### DATA FOR PROCESSING

### config.mk
export PLATFORM = sky130hd
export DESIGN_NAME = paddle_ctrl
export DESIGN_NICKNAME = d
export VERILOG_FILES = /design/src/rtl/paddle_pkg.sv /design/src/rtl/paddle_ch.sv /design/src/rtl/paddle_ctrl.sv
export SDC_FILE = /design/constraint.sdc
export NUM_CORES = 1
export LEC_CHECK = 0
export ABC_AREA = 1
export BUFFER_PORTS_ARGS = -buffer_cell sky130_fd_sc_hd__buf_2
export CELL_PAD_IN_SITES_DETAIL_PLACEMENT = 1
export CELL_PAD_IN_SITES_GLOBAL_PLACEMENT = 2
export CORE_MARGIN = 3
export CORE_UTILIZATION = 31
export DETAILED_ROUTE_END_ITERATION = 10
export GPL_TIMING_DRIVEN = 0
export PLACE_DENSITY_LB_ADDON = 0.1
export SETUP_SLACK_MARGIN = 0.1
export SLEW_MARGIN = 30
export SYNTH_ARGS = -nofsm -noshare
export SYNTH_HDL_FRONTEND = slang
export SYNTH_SLANG_ARGS = --single-unit
### constraint.sdc
create_clock -name clk_sys -period 3.2 [get_ports clk_sys]
set_input_delay 0.16 -clock clk_sys [delete_from_list [all_inputs] [get_ports clk_sys]]
set_output_delay 0.16 -clock clk_sys [all_outputs]
set_load 0.1 [all_outputs]
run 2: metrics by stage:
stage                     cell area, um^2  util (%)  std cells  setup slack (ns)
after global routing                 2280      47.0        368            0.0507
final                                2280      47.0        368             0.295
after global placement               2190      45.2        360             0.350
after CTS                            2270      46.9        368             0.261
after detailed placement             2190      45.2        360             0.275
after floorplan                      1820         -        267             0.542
File: src/rtl/sub_32bit_pipe.sv
// sub_32bit_pipe
//
// Two-stage pipelined subtractor: diff = a - b computed as a + ~b + 1, with
// the borrow chain split at WIDTH/2 so each stage carries only half the word.
// S1 registers the low-half sum, its carry-out and the high-half operands.
// S2 finishes the high half, registers the full difference and derives the
// borrow / signed-overflow / zero flags.
//
// Ports
//   clk        in   rising-edge clock
//   rst_n      in   asynchronous active-low reset, flushes both stages
//   in_valid   in   operand pair presented
//   in_ready   out  operand pair accepted this cycle (no path from in_valid)
//   a, b       in   minuend, subtrahend (WIDTH bits)
//   out_valid  out  result presented
//   out_ready  in   consumer takes the result this cycle
//   diff       out  (a - b) mod 2^WIDTH
//   borrow     out  a < b unsigned
//   ovf        out  signed overflow of a - b
//   zero       out  diff == 0
//
// WIDTH must be even.

module sub_32bit_pipe #(
    parameter int WIDTH = 32
) (
    input  logic             clk,
    input  logic             rst_n,
    input  logic             in_valid,
    output logic             in_ready,
    input  logic [WIDTH-1:0] a,
    input  logic [WIDTH-1:0] b,
    output logic             out_valid,
    input  logic             out_ready,
    output logic [WIDTH-1:0] diff,
    output logic             borrow,
    output logic             ovf,
    output logic             zero
);

    localparam int H  = WIDTH / 2;
    localparam int HI = WIDTH - H;

    // ---------------- handshake ----------------
    logic s1_valid;
    logic s2_adv;
    logic s1_adv;
    logic s1_load;
    logic s2_load;

    always_comb begin
        s2_adv   = !out_valid || out_ready;
        s1_adv   = !s1_valid || s2_adv;
        // rst_n gates ready so nothing appears accepted while reset is held.
        in_ready = rst_n && s1_adv;
        s1_load  = in_valid && in_ready;
        s2_load  = s1_valid && s2_adv;
    end

    // ---------------- stage 1: low half ----------------
    logic [H:0]    lo_sum;
    logic [H-1:0]  s1_lo;
    logic          s1_c_mid;
    logic [HI-1:0] s1_a_hi;
    logic [HI-1:0] s1_nb_hi;

    always_comb begin
        // +1 of the two's-complement negate enters as the low-half carry-in.
        lo_sum = {1'b0, a[H-1:0]} + {1'b0, ~b[H-1:0]} + {{H{1'b0}}, 1'b1};
    end

    always_ff @(posedge clk or negedge rst_n) begin
        if (!rst_n) begin
            s1_valid <= 1'b0;
            s1_lo    <= '0;
            s1_c_mid <= 1'b0;
            s1_a_hi  <= '0;
            s1_nb_hi <= '0;
        end else begin
            if (s1_load) begin
                s1_valid <= 1'b1;
                s1_lo    <= lo_sum[H-1:0];
                s1_c_mid <= lo_sum[H];
                s1_a_hi  <= a[WIDTH-1:H];
                s1_nb_hi <= ~b[WIDTH-1:H];
            end else if (s2_load) begin
                // S1 emptied into S2 with nothing new behind it.
                s1_valid <= 1'b0;
            end
        end
    end

    // ---------------- stage 2: high half + flags ----------------
    logic [HI:0]    hi_sum;
    logic [WIDTH-1:0] diff_nxt;
    logic           borrow_nxt;
    logic           ovf_nxt;
    logic           zero_nxt;
    logic           a_msb;
    logic           b_msb;

    always_comb begin
        hi_sum     = {1'b0, s1_a_hi} + {1'b0, s1_nb_hi} + {{HI{1'b0}}, s1_c_mid};
        diff_nxt   = {hi_sum[HI-1:0], s1_lo};
        borrow_nxt = ~hi_sum[HI];
        a_msb      = s1_a_hi[HI-1];
        b_msb      = ~s1_nb_hi[HI-1];
        ovf_nxt    = (a_msb != b_msb) && (diff_nxt[WIDTH-1] != a_msb);
        zero_nxt   = (diff_nxt == '0);
    end

    always_ff @(posedge clk or negedge rst_n) begin
        if (!rst_n) begin
            out_valid <= 1'b0;
            diff      <= '0;
            borrow    <= 1'b0;
            ovf       <= 1'b0;
            zero      <= 1'b0;
        end else begin
            if (s2_load) begin
                out_valid <= 1'b1;
                diff      <= diff_nxt;
                borrow    <= borrow_nxt;
                ovf       <= ovf_nxt;
                zero      <= zero_nxt;
            end else if (out_ready) begin
                out_valid <= 1'b0;
            end
        end
    end

endmodule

### TASK INSTRUCTIONS
Retype the entries above exactly, but only from the line containing "output logic [WIDTH-1:0]" through the line containing "logic s1_adv;", both included.

### RESULT OF THIS EXERCISE
    output logic [WIDTH-1:0] diff,
    output logic             borrow,
    output logic             ovf,
    output logic             zero
);

    localparam int H  = WIDTH / 2;
    localparam int HI = WIDTH - H;

    // ---------------- handshake ----------------
    logic s1_valid;
    logic s2_adv;
    logic s1_adv;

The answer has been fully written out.